Task item:
In the listing below, which lines contain the string "flow"? Copy them all.

Materials provided Start Marker

Source: an optimization exercise on an open RTL-to-GDS flow (aim: small area, a short achievable clock period and few clock cycles per item). Production flows keep margins and buffers that such runs may drop.
Function was checked by simulation only, so behaviour that the tests miss may differ from the original.
Power and IR drop assume default switching activity.

===== flow/design.v =====
module rs528_decoder (
  input  wire       clk,
  input  wire       rst,
  input  wire       in_valid,
  output wire       in_ready,
  input  wire [9:0] in_sym,
  output reg        out_valid,
  output reg  [9:0] out_err,
  output reg        res_valid,
  output reg  [1:0] res_status,
  output reg  [3:0] res_count
);
function [9:0] gf_mul;
  input [9:0] a;
  input [9:0] b;
  reg   [18:0] p;
  integer i;
  begin
    p = 19'd0;
    for (i = 0; i < 10; i = i + 1)
      if (b[i]) p = p ^ ({9'd0, a} << i);
    for (i = 18; i >= 10; i = i - 1)
      if (p[i]) p = p ^ (19'h409 << (i - 10));
    gf_mul = p[9:0];
  end
endfunction
function [9:0] alpha_pow;
  input integer j;
  begin
    case (j)
      0: alpha_pow = 10'd1;    1: alpha_pow = 10'd2;    2: alpha_pow = 10'd4;
      3: alpha_pow = 10'd8;    4: alpha_pow = 10'd16;   5: alpha_pow = 10'd32;
      6: alpha_pow = 10'd64;   7: alpha_pow = 10'd128;  8: alpha_pow = 10'd256;
      9: alpha_pow = 10'd512;  10: alpha_pow = 10'd9;   11: alpha_pow = 10'd18;
      12: alpha_pow = 10'd36;  13: alpha_pow = 10'd72;  14: alpha_pow = 10'd144;
      default: alpha_pow = 10'd288;
    endcase
  end
endfunction
function [9:0] scale_c;
  input [3:0] h;
  begin
    case (h)
      4'd0:  scale_c = 10'd1;    4'd1:  scale_c = 10'd699;  4'd2:  scale_c = 10'd206;
      4'd3:  scale_c = 10'd680;  4'd4:  scale_c = 10'd224;  4'd5:  scale_c = 10'd769;
      4'd6:  scale_c = 10'd459;  4'd7:  scale_c = 10'd58;   4'd8:  scale_c = 10'd189;
      4'd9:  scale_c = 10'd744;  4'd10: scale_c = 10'd851;  4'd11: scale_c = 10'd237;
      4'd12: scale_c = 10'd689;  4'd13: scale_c = 10'd68;   4'd14: scale_c = 10'd333;
      default: scale_c = 10'd212;
    endcase
  end
endfunction
function [4:0] gf5_mul;
  input [4:0] a;
  input [4:0] b;
  reg   [8:0] q;
  integer i;
  begin
    q = 9'd0;
    for (i = 0; i < 5; i = i + 1)
      if (b[i]) q = q ^ ({4'd0, a} << i);
    for (i = 8; i >= 5; i = i - 1)
      if (q[i]) q = q ^ (9'd41 << (i - 5));
    gf5_mul = q[4:0];
  end
endfunction
function [4:0] gf5_inv;
  input [4:0] a;
  begin
    case (a)
      5'd0: gf5_inv = 5'd0;
      5'd1: gf5_inv = 5'd1;
      5'd2: gf5_inv = 5'd20;
      5'd3: gf5_inv = 5'd24;
      5'd4: gf5_inv = 5'd10;
      5'd5: gf5_inv = 5'd8;
      5'd6: gf5_inv = 5'd12;
      5'd7: gf5_inv = 5'd29;
      5'd8: gf5_inv = 5'd5;
      5'd9: gf5_inv = 5'd11;
      5'd10: gf5_inv = 5'd4;
      5'd11: gf5_inv = 5'd9;
      5'd12: gf5_inv = 5'd6;
      5'd13: gf5_inv = 5'd28;
      5'd14: gf5_inv = 5'd26;
      5'd15: gf5_inv = 5'd31;
      5'd16: gf5_inv = 5'd22;
      5'd17: gf5_inv = 5'd18;
      5'd18: gf5_inv = 5'd17;
      5'd19: gf5_inv = 5'd23;
      5'd20: gf5_inv = 5'd2;
      5'd21: gf5_inv = 5'd25;
      5'd22: gf5_inv = 5'd16;
      5'd23: gf5_inv = 5'd19;
      5'd24: gf5_inv = 5'd3;
      5'd25: gf5_inv = 5'd21;
      5'd26: gf5_inv = 5'd14;
      5'd27: gf5_inv = 5'd30;
      5'd28: gf5_inv = 5'd13;
      5'd29: gf5_inv = 5'd7;
      5'd30: gf5_inv = 5'd27;
      default: gf5_inv = 5'd15;
    endcase
  end
endfunction
function [9:0] gf_to_c;
  input [9:0] a;
  begin
    gf_to_c[0] = a[0] ^ a[5] ^ a[7] ^ a[8];
    gf_to_c[1] = a[1] ^ a[2] ^ a[6] ^ a[7] ^ a[8] ^ a[9];
    gf_to_c[2] = a[1];
    gf_to_c[3] = a[3] ^ a[5] ^ a[6];
    gf_to_c[4] = a[3] ^ a[6] ^ a[7] ^ a[9];
    gf_to_c[5] = a[7];
    gf_to_c[6] = a[2] ^ a[3] ^ a[4];
    gf_to_c[7] = a[4] ^ a[6] ^ a[7] ^ a[8] ^ a[9];
    gf_to_c[8] = a[1] ^ a[3] ^ a[4] ^ a[6] ^ a[8];
    gf_to_c[9] = a[2] ^ a[3] ^ a[4] ^ a[5] ^ a[7] ^ a[8] ^ a[9];
  end
endfunction
function [9:0] gf_from_c;
  input [9:0] c;
  begin
    gf_from_c[0] = c[0] ^ c[1] ^ c[5] ^ c[8] ^ c[9];
    gf_from_c[1] = c[2];
    gf_from_c[2] = c[3] ^ c[7] ^ c[9];
    gf_from_c[3] = c[1] ^ c[2] ^ c[6] ^ c[7];
    gf_from_c[4] = c[1] ^ c[2] ^ c[3] ^ c[9];
    gf_from_c[5] = c[1] ^ c[3] ^ c[4] ^ c[6] ^ c[8];
    gf_from_c[6] = c[2] ^ c[4] ^ c[7] ^ c[8];
    gf_from_c[7] = c[5];
    gf_from_c[8] = c[3] ^ c[4] ^ c[6] ^ c[9];
    gf_from_c[9] = c[1] ^ c[5] ^ c[6] ^ c[8];
  end
endfunction
function [4:0] gf_norm;
  input [9:0] c;
  reg [4:0] s, t;
  begin
    s[0] = c[5+0] ^ c[5+2];
    s[1] = c[5+0] ^ c[5+1] ^ c[5+3] ^ c[5+4];
    s[2] = c[5+0] ^ c[5+1] ^ c[5+3];
    s[3] = c[5+1] ^ c[5+4];
    s[4] = c[5+0] ^ c[5+2] ^ c[5+3];
    t[0] = c[0];
    t[1] = c[3] ^ c[4];
    t[2] = c[1];
    t[3] = c[4];
    t[4] = c[2] ^ c[3] ^ c[4];
    gf_norm = s ^ t ^ gf5_mul(c[9:5], c[4:0]);
  end
endfunction
function [9:0] gf_cinv;
  input [9:0] c;
  input [4:0] ni;
  begin
    gf_cinv = {gf5_mul(c[9:5], ni), gf5_mul(c[9:5] ^ c[4:0], ni)};
  end
endfunction
function [9:0] gf_cmulconj;
  input [9:0] o;
  input [9:0] c;
  reg [4:0] s, u, t_nu;
  begin
    s = gf5_mul(o[4:0], c[4:0] ^ c[9:5]);
    u = gf5_mul(o[9:5], c[9:5]);
    t_nu[0] = u[0] ^ u[1] ^ u[4];
    t_nu[1] = u[0] ^ u[1] ^ u[2];
    t_nu[2] = u[0] ^ u[1] ^ u[2] ^ u[3];
    t_nu[3] = u[2] ^ u[3];
    t_nu[4] = u[0] ^ u[3] ^ u[4];
    gf_cmulconj = {gf5_mul(o[9:5] ^ o[4:0], c[4:0]) ^ s, s ^ t_nu};
  end
endfunction
function [9:0] gf_cscale;
  input [9:0] pc;
  input [4:0] ni;
  begin
    gf_cscale = {gf5_mul(pc[9:5], ni), gf5_mul(pc[4:0], ni)};
  end
endfunction
function [9:0] gf_inv;
  input [9:0] a;
  reg [9:0] c;
  begin
    c = gf_to_c(a);
    gf_inv = gf_from_c(gf_cinv(c, gf5_inv(gf_norm(c))));
  end
endfunction
  localparam N = 528;
  localparam K = 512;
  integer j;
  assign in_ready = 1'b1;
  wire       f_q   = in_valid;
  wire [9:0] sym_q = in_sym;
  reg [9:0] syn [0:15];
  reg [9:0] s_cnt;
  reg       s_done;         
  reg       s_first;        
  reg       s_last;         
  always @(posedge clk) begin
    if (rst) begin
      s_cnt   <= 10'd0;
      s_done  <= 1'b0;
      s_first <= 1'b1;
      s_last  <= 1'b0;
    end else begin
      s_done <= f_q && s_last;
      if (f_q) begin
        s_cnt   <= s_last ? 10'd0 : s_cnt + 10'd1;
        s_first <= s_last;
        s_last  <= (s_cnt == N - 2);
      end
    end
  end
  always @(posedge clk) begin
    if (f_q)
      for (j = 0; j < 16; j = j + 1)
        syn[j] <= (s_first ? 10'd0 : gf_mul(syn[j], alpha_pow(j))) ^ sym_q;
  end
  reg [9:0] bs  [0:16];
  reg [9:0] lr  [0:8];
  reg [9:0] bf  [0:8];
  reg [9:0] gam;            
  reg [9:0] dlt;            
  reg [4:0] bl;             
  reg       b_fail;         
  reg       b_jmp;          
  reg       b_busy;
  reg [1:0] b_ph;           
  reg [4:0] b_c;            
  reg [3:0] b_r;            
  reg       nx_busy;
  reg [1:0] nx_ph;
  reg [4:0] nx_c;
  reg [3:0] nx_r;
  always @(*) begin
    nx_busy = b_busy;
    nx_ph   = b_ph;
    nx_c    = b_c + 5'd1;
    nx_r    = b_r;
    if (s_done) begin
      nx_busy = 1'b1;
      nx_ph   = 2'd0;
      nx_c    = 5'd0;
    end else if (b_ph == 2'd0) begin
      if (b_c == 5'd16) begin
        nx_ph = 2'd1;
        nx_c  = 5'd0;
        nx_r  = 4'd0;
      end
    end else if (b_ph != 2'd3) begin
      if (b_c == 5'd17) begin
        nx_c = 5'd0;
        nx_r = b_r + 4'd1;
        if (b_ph == 2'd1 && b_r == 4'd15) begin
          nx_ph = 2'd2;
          nx_r  = 4'd0;
        end
        if (b_ph == 2'd2 && b_r == 4'd8)
          nx_ph = 2'd3;
      end
    end else begin
      nx_busy = 1'b0;
    end
    if (rst)
      nx_busy = 1'b0;
  end
  wire [4:0] nx_c1  = nx_c + 5'd1;
  wire       nx_bm  = nx_busy && nx_ph == 2'd1;
  wire       nx_om  = nx_busy && nx_ph == 2'd2;
  wire       nx_sc  = nx_busy && nx_ph == 2'd0;
  wire       nx_p1  = nx_c <= 5'd8;
  reg       q_sc, q_p1, q_bm1, q_bm2, q_c0, q_c9, q_c17, q_ls, q_om16, q_fin, q_idle;
  reg       q_lri, q_bfi;   
  reg [9:0] q_scl;          
  always @(posedge clk) begin
    b_busy <= nx_busy;
    b_ph   <= nx_ph;
    b_c    <= nx_c;
    b_r    <= nx_r;
    q_sc   <= nx_sc;
    q_p1   <= (nx_bm || nx_om) && nx_p1;
    q_bm1  <= nx_bm && nx_p1;
    q_bm2  <= nx_bm && !nx_p1;
    q_c0   <= nx_c == 5'd0;
    q_c9   <= nx_bm && nx_c == 5'd9;
    q_c17  <= nx_c == 5'd17;
    q_ls   <= nx_p1 && (nx_bm || (nx_om && {1'b0, nx_c[3:0]} + {1'b0, nx_r} >= 5'd9));
    q_om16 <= nx_om && nx_c == 5'd16 && nx_r != 4'd0;
    q_fin  <= nx_busy && nx_ph == 2'd3;
    q_idle <= !nx_busy;
    q_scl  <= scale_c(nx_c < 5'd8 ? nx_c[3:0] + 4'd9 : nx_c[3:0] - 4'd8);
    q_lri  <= nx_c1 == 5'd8 || nx_c1 == 5'd17;
    q_bfi  <= nx_c1 == 5'd7 || nx_c1 == 5'd16;
  end
  wire [9:0] m1a = q_c9 ? gam : bs[0];
  wire [9:0] m1b = q_sc ? q_scl : q_c9 ? dlt : q_ls ? lr[0] : 10'd0;
  wire [9:0] m1  = gf_mul(m1a, m1b);
  wire [9:0] m2a = q_bm2 ? bf[0] : lr[0];
  wire [9:0] m2b = q_bm1 ? gam : q_bm2 ? dlt : 10'd0;
  wire [9:0] m2  = gf_mul(m2a, m2b);
  wire [4:0] bl_next = {1'b0, b_r} + 5'd1 - bl;
  wire       jump    = (dlt != 10'd0) && ({bl, 1'b0} <= {2'b0, b_r});
  wire       jmp     = q_c9 ? jump : b_jmp;
  wire b_fin = q_fin;
  wire [9:0] bs_in = q_sc ? m1 : q_om16 ? dlt : q_idle ? 10'd0 : bs[0];
  wire [9:0] lr_in = q_sc ? {9'd0, q_lri} : ((q_bm1 ? 10'd0 : lr[0]) ^ m2);
  wire [9:0] bf_in = q_sc  ? {9'd0, q_bfi} :
                     q_bm2 ? (q_c17 ? 10'd0 : jmp ? lr[1] : bf[1]) : bf[0];
  always @(posedge clk) begin
    for (j = 0; j < 16; j = j + 1)
      bs[j] <= bs[j+1] | ((s_done && j != 7) ? syn[(j + 9) % 17] : 10'd0);
    bs[16] <= bs_in | (s_done ? syn[(16 + 9) % 17] : 10'd0);
    for (j = 0; j < 8; j = j + 1) begin
      lr[j] <= lr[j+1];
      bf[j] <= bf[j+1];
    end
    lr[8] <= lr_in;
    bf[8] <= bf_in;
  end
  always @(posedge clk) begin
    if (q_sc) begin
      gam    <= 10'd1;
      bl     <= 5'd0;
      b_fail <= 1'b0;
    end
    if (q_p1)
      dlt <= (q_c0 ? 10'd0 : dlt) ^ m1;
    if (q_c9) begin
      b_jmp <= jump;
      if (jump) begin
        bl  <= bl_next;
        gam <= m1;
        if (bl_next > 5'd8)
          b_fail <= 1'b1;
      end
    end
  end
  reg [9:0] cl  [0:8];      
  reg [9:0] co  [0:7];      
  reg [4:0] c_l;
  reg       c_fail;
  reg [4:0] roots;
  reg [9:0] c_cnt;          
  reg       c_busy;
  always @(posedge clk) begin
    if (b_fin) begin
      for (j = 0; j < 9; j = j + 1)
        cl[j] <= lr[8-j];
      for (j = 0; j < 8; j = j + 1)
        co[j] <= bs[8+j];
    end else begin
      for (j = 1; j < 9; j = j + 1)
        cl[j] <= gf_mul(cl[j], alpha_pow(j));
      for (j = 1; j < 8; j = j + 1)
        co[j] <= gf_mul(co[j], alpha_pow(j));
    end
  end
  reg [9:0] lam_val, lam_odd, om_val;
  always @(*) begin
    lam_val = 10'd0;
    lam_odd = 10'd0;
    om_val  = 10'd0;
    for (j = 0; j < 9; j = j + 1) begin
      lam_val = lam_val ^ cl[j];
      if (j % 2 == 1)
        lam_odd = lam_odd ^ cl[j];
    end
    for (j = 0; j < 8; j = j + 1)
      om_val = om_val ^ co[j];
  end
  reg       a1, f1, v1, e1, r1;
  reg [9:0] lo1, om1;
  reg       v2, e2, r2;
  reg [9:0] p2;
  reg [4:0] n2;
  always @(posedge clk) begin
    if (rst) begin
      c_busy <= 1'b0;
      a1 <= 1'b0; v1 <= 1'b0; e1 <= 1'b0;
      v2 <= 1'b0; e2 <= 1'b0;
      out_valid <= 1'b0;
      res_valid <= 1'b0;
    end else begin
      if (c_busy) begin
        c_cnt <= c_cnt + 10'd1;
        if (c_cnt == N - 1)
          c_busy <= 1'b0;
      end
      if (b_fin) begin
        c_busy <= 1'b1;
        c_cnt  <= 10'd0;
      end
      a1 <= c_busy;
      v1 <= c_busy && (c_cnt < K);
      e1 <= c_busy && (c_cnt == N - 1);
      v2 <= v1;
      e2 <= e1;
      out_valid <= v2;
      res_valid <= e2;
    end
  end
  always @(posedge clk) begin
    if (c_busy && c_cnt == 10'd3) begin
      c_l    <= bl;
      c_fail <= b_fail;
    end
    f1  <= (c_cnt == 10'd0);
    r1  <= (lam_val == 10'd0);
    lo1 <= gf_to_c(lam_odd);
    om1 <= gf_to_c(om_val);
    if (a1)
      roots <= (f1 ? 5'd0 : roots) + {4'd0, r1};
    r2  <= r1;
    p2  <= gf_cmulconj(om1, lo1);
    n2  <= gf_norm(lo1);
    out_err <= r2 ? gf_from_c(gf_cscale(p2, gf5_inv(n2))) : 10'd0;
    if (c_l == 5'd0) begin
      res_status <= 2'd0;
      res_count  <= 4'd0;
    end else if (!c_fail && roots == c_l) begin
      res_status <= 2'd1;
      res_count  <= c_l[3:0];
    end else begin
      res_status <= 2'd2;
      res_count  <= 4'd0;
    end
  end
endmodule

Materials provided End Marker

Task solution:
Source: an optimization exercise on an open RTL-to-GDS flow (aim: small area, a short achievable clock period and few clock cycles per item). Production flows keep margins and buffers that such runs may drop.
===== flow/design.v =====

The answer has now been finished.